1.Explain why the longrun aggregate supply curve is vertical

2.Changes in the supply of money affect nominal variables, but not real variables. Discuss the validity of this statement

3.Why is wealth that is held in savings account not subject to a change in the inflation tax?

4.Suppose that a country's inflation rate increase sharply. Explain the following situations.

a. What happens to the inflation tax on the holders of money?

5.Using a designed curve draw and explain the Fisher effect

In the long run, "money is neutral. Explain

6.The shortrun aggregate supply curve slopes up explain why?

7.When the price level rises, the real value of savers' monetary wealth declines.
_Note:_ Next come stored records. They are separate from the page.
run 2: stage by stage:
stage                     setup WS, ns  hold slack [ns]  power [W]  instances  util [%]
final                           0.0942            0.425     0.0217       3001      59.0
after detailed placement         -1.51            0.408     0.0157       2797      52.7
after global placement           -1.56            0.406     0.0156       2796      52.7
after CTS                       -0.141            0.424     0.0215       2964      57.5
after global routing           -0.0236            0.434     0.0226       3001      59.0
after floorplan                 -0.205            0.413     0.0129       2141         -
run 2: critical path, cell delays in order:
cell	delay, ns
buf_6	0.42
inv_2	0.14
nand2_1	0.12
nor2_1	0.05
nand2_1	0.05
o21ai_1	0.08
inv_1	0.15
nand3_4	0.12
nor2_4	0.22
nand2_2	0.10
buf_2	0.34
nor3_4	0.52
===== config.mk =====
export PLATFORM = sky130hd
export DESIGN_NAME = serpentine_scan_position_controller_core
export DESIGN_NICKNAME = d
export VERILOG_FILES = /design/src/rtl/core/sspc_pkg.sv /design/src/rtl/core/sspc_front.sv /design/src/rtl/core/sspc_queue.sv /design/src/rtl/core/sspc_back.sv /design/src/rtl/core/serpentine_scan_position_controller_core.sv
export SDC_FILE = /design/constraint.sdc
export NUM_CORES = 1
export LEC_CHECK = 0
export BUFFER_PORTS_ARGS = -buffer_cell sky130_fd_sc_hd__clkbuf_2
export CAP_MARGIN = 20
export CORE_UTILIZATION = 40
export DETAILED_ROUTE_END_ITERATION = 10
export GPL_ROUTABILITY_DRIVEN = 0
export PLACE_DENSITY = 0.66
export SETUP_SLACK_MARGIN = 0.2
export SLEW_MARGIN = 20
export SYNTH_ARGS = -nofsm -noshare
export SYNTH_HDL_FRONTEND = slang
export SYNTH_SLANG_ARGS = --single-unit
export TNS_END_PERCENT = 1

===== constraint.sdc =====
create_clock -name aclk -period 13.2 [get_ports aclk]
set_input_delay 0.66 -clock aclk [delete_from_list [all_inputs] [get_ports aclk]]
set_output_delay 0.66 -clock aclk [all_outputs]
set_load 0.02 [all_outputs]
===== config.mk =====
export PLATFORM = sky130hd
export DESIGN_NAME = es_descriptor_chain_parser_core_flat
export DESIGN_NICKNAME = d
export VERILOG_FILES = /design/src/hdl/edcp_pkg.sv /design/src/hdl/edcp_ifs.sv /design/src/hdl/edcp_in_stage.sv /design/src/hdl/edcp_parser.sv /design/src/hdl/edcp_out_stage.sv /design/src/hdl/es_descriptor_chain_parser_core.sv /design/src/flat_wrapper.sv
export SDC_FILE = /design/constraint.sdc
export NUM_CORES = 1
export LEC_CHECK = 0
export BUFFER_PORTS_ARGS = -buffer_cell sky130_fd_sc_hd__buf_2
export CAP_MARGIN = 20
export CORE_MARGIN = 2
export CORE_UTILIZATION = 25
export CTS_BUF_LIST = sky130_fd_sc_hd__clkbuf_8
export CTS_CLUSTER_SIZE = 16
export DETAILED_ROUTE_END_ITERATION = 6
export GPL_ROUTABILITY_DRIVEN = 0
export PLACE_DENSITY = 0.39
export SETUP_SLACK_MARGIN = 0.5
export SLEW_MARGIN = 20
export SYNTH_ARGS = -nofsm -noshare
export SYNTH_HDL_FRONTEND = slang
export SYNTH_SLANG_ARGS = --single-unit

===== constraint.sdc =====
create_clock -name clock -period 9 [get_ports clock]
set_input_delay 0.9 -clock clock [delete_from_list [all_inputs] [get_ports clock]]
set_output_delay 0.9 -clock clock [all_outputs]
set_load 0.01 [all_outputs]

===== src/hdl/edcp_pkg.sv =====
// ----------------------------------------------------------------------------
// edcp_pkg: shared types and constants of the descriptor chain parser
// Parse phases, result kinds, descriptor tags and the result record.
// ----------------------------------------------------------------------------
package edcp_pkg;

   localparam int unsigned BodyLenWidth = 24;
   localparam int unsigned DescLenWidth = 28;

   typedef enum logic [3:0] {
      PH_TAG       = 4'd0,
      PH_LEN       = 4'd1,
      PH_DROP      = 4'd2,
      PH_ES_ID     = 4'd3,
      PH_ES_FLAGS  = 4'd4,
      PH_ES_DEP    = 4'd5,
      PH_ES_URLLEN = 4'd6,
      PH_ES_URL    = 4'd7,
      PH_ES_OCR    = 4'd8,
      PH_DEC       = 4'd9,
      PH_PAYLOAD   = 4'd10
   } phase_type;

   typedef enum logic [2:0] {
      KIND_HEADER  = 3'd0,
      KIND_ES      = 3'd1,
      KIND_DEC     = 3'd2,
      KIND_PAYLOAD = 3'd3,
      KIND_UNKNOWN = 3'd4,
      KIND_OVERRUN = 3'd5,
      KIND_END     = 3'd6
   } kind_type;

   // how far the optional parts of an ES descriptor have gone
   typedef enum logic [1:0] {
      ES_STAGE_FLAGS = 2'd0,
      ES_STAGE_DEP   = 2'd1,
      ES_STAGE_URL   = 2'd2,
      ES_STAGE_OCR   = 2'd3
   } es_stage_type;

   localparam logic [7:0] TAG_OD  = 8'd1;
   localparam logic [7:0] TAG_IOD = 8'd2;
   localparam logic [7:0] TAG_ES  = 8'd3;
   localparam logic [7:0] TAG_DEC = 8'd4;
   localparam logic [7:0] TAG_SL  = 8'd6;

   localparam logic [7:0] ES_FLAG_DEP = 8'h80;
   localparam logic [7:0] ES_FLAG_URL = 8'h40;
   localparam logic [7:0] ES_FLAG_OCR = 8'h20;

   localparam logic [7:0] LEN_GROUP_MASK = 8'h7f;
   localparam logic [1:0] LEN_MAX_MORE   = 2'd3;

   localparam logic [7:0] OD_DROP_SKIP  = 8'd2;
   localparam logic [7:0] IOD_SKIP      = 8'd7;
   localparam logic [7:0] ES_DEP_SKIP   = 8'd2;
   localparam logic [7:0] ES_OCR_SKIP   = 8'd2;
   localparam logic [3:0] ES_ID_BYTES   = 4'd2;
   localparam logic [3:0] DEC_LAST_IDX  = 4'd12;
   localparam logic [3:0] DEC_HI_FIRST  = 4'd5;

   typedef struct packed {
      logic [7:0] data_in;
      logic       first;
   } req_item_type;

   typedef struct packed {
      kind_type                  kind;
      logic [7:0]                tag;
      logic [DescLenWidth-1:0]   desc_length;
      logic [15:0]               es_id;
      logic [7:0]                es_flags;
      logic [7:0]                object_type;
      logic [7:0]                stream_type;
      logic [23:0]               buffer_size;
      logic [31:0]               max_bitrate;
      logic [31:0]               avg_bitrate;
      logic [7:0]                payload_byte;
      logic                      body_end;
   } rsp_fields_type;

   // next phase after a part of an ES descriptor, from the flags byte
   function automatic phase_type es_after(es_stage_type stage, logic [7:0] fl);
      phase_type ph;
      if (stage < ES_STAGE_DEP && (fl & ES_FLAG_DEP) != 8'd0) begin
         ph = PH_ES_DEP;
      end else if (stage < ES_STAGE_URL && (fl & ES_FLAG_URL) != 8'd0) begin
         ph = PH_ES_URLLEN;
      end else if (stage < ES_STAGE_OCR && (fl & ES_FLAG_OCR) != 8'd0) begin
         ph = PH_ES_OCR;
      end else begin
         ph = PH_TAG;
      end
      return ph;
   endfunction

endpackage


===== src/hdl/edcp_ifs.sv =====
// ----------------------------------------------------------------------------
// edcp_ifs: channel interfaces of the descriptor chain parser
// Body byte channel, result channel and body length write channel.
// ----------------------------------------------------------------------------
interface edcp_req_if;
   logic       valid;
   logic       ready;
   logic [7:0] data_in;
   logic       first;

   modport source (output valid, output data_in, output first, input ready);
   modport sink   (input valid, input data_in, input first, output ready);
endinterface

interface edcp_rsp_if;
   logic                                 valid;
   logic                                 ready;
   logic [2:0]                           kind;
   logic [7:0]                           tag;
   logic [edcp_pkg::DescLenWidth-1:0]    desc_length;
   logic [15:0]                          es_id;
   logic [7:0]                           es_flags;
   logic [7:0]                           object_type;
   logic [7:0]                           stream_type;
   logic [23:0]                          buffer_size;
   logic [31:0]                          max_bitrate;
   logic [31:0]                          avg_bitrate;
   logic [7:0]                           payload_byte;
   logic                                 body_end;

   modport source (output valid, output kind, output tag, output desc_length,
                   output es_id, output es_flags, output object_type,
                   output stream_type, output buffer_size, output max_bitrate,
                   output avg_bitrate, output payload_byte, output body_end,
                   input ready);
   modport sink   (input valid, input kind, input tag, input desc_length,
                   input es_id, input es_flags, input object_type,
                   input stream_type, input buffer_size, input max_bitrate,
                   input avg_bitrate, input payload_byte, input body_end,
                   output ready);
endinterface

interface edcp_csr_if;
   logic                                 valid;
   logic                                 ready;
   logic [edcp_pkg::BodyLenWidth-1:0]    body_length;

   modport source (output valid, output body_length, input ready);
   modport sink   (input valid, input body_length, output ready);
endinterface


===== src/hdl/edcp_in_stage.sv =====
// ----------------------------------------------------------------------------
// edcp_in_stage: input register
// Holds one body byte until the parser takes it.
// ----------------------------------------------------------------------------
module edcp_in_stage (
   input  logic                   clock,
   input  logic                   reset,
   edcp_req_if.sink               req,
   input  logic                   advance,
   output logic                   item_valid,
   output edcp_pkg::req_item_type item
);

   logic                   valid_ff;
   logic                   valid_in;
   edcp_pkg::req_item_type item_ff;
   logic                   take;

   assign req.ready = !valid_ff || advance;
   assign take      = req.valid && req.ready;

   always_comb begin
      valid_in = valid_ff;
      if (take) begin
         valid_in = 1'b1;
      end else if (advance) begin
         valid_in = 1'b0;
      end
   end

   always_ff @(posedge clock) begin
      if (reset) begin
         valid_ff <= 1'b0;
      end else begin
         valid_ff <= valid_in;
      end
   end

   always_ff @(posedge clock) begin
      if (take) begin
         item_ff.data_in <= req.data_in;
         item_ff.first   <= req.first;
      end
   end

   assign item_valid = valid_ff;
   assign item       = item_ff;

endmodule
8. . In the general equilibrium model of chapter 3, Mankiw assumes that consumption is a function of disposable income alone: C = C(Y-T). Modify the consumption function to make consumption depend on both after tax income and the real interest rate. Explain why you think this might make sense.

a.Consider a drop in the world real interest rates (due to a decline in global demand for loans associated with the bursting of the Dot Com Bubble).

b.Explain the impact on real Savings and Investment in the U.S.

c.How do the results differ if consumption does not depend on the real interest rate?

d.Assuming no change in the rate of growth of money in the U.S., will the nominal interest rate change when the world real interest rate declines?

9. Suppose you have graduated with your economics degree and have been appointed to head the Ministry of Finance of a small open economy such as Thailand. The President of this small open economy has asked for your analysis of the impact of U.S. fiscal policy on your economy. George Bush has proposed that the U.S. government cut taxes and increasing federal spending on defense and homeland security. Provide a detailed explanation of the impact of these U.S. policy changes on your small economy. In particular, show graphically and fully explain (tell the story) the impact on:

a.The trade balance and net capital flows for your small open economy.

b.The real exch. rate between your economy and the U.S. currency.

c.Real consumption, investment and total output in your economy.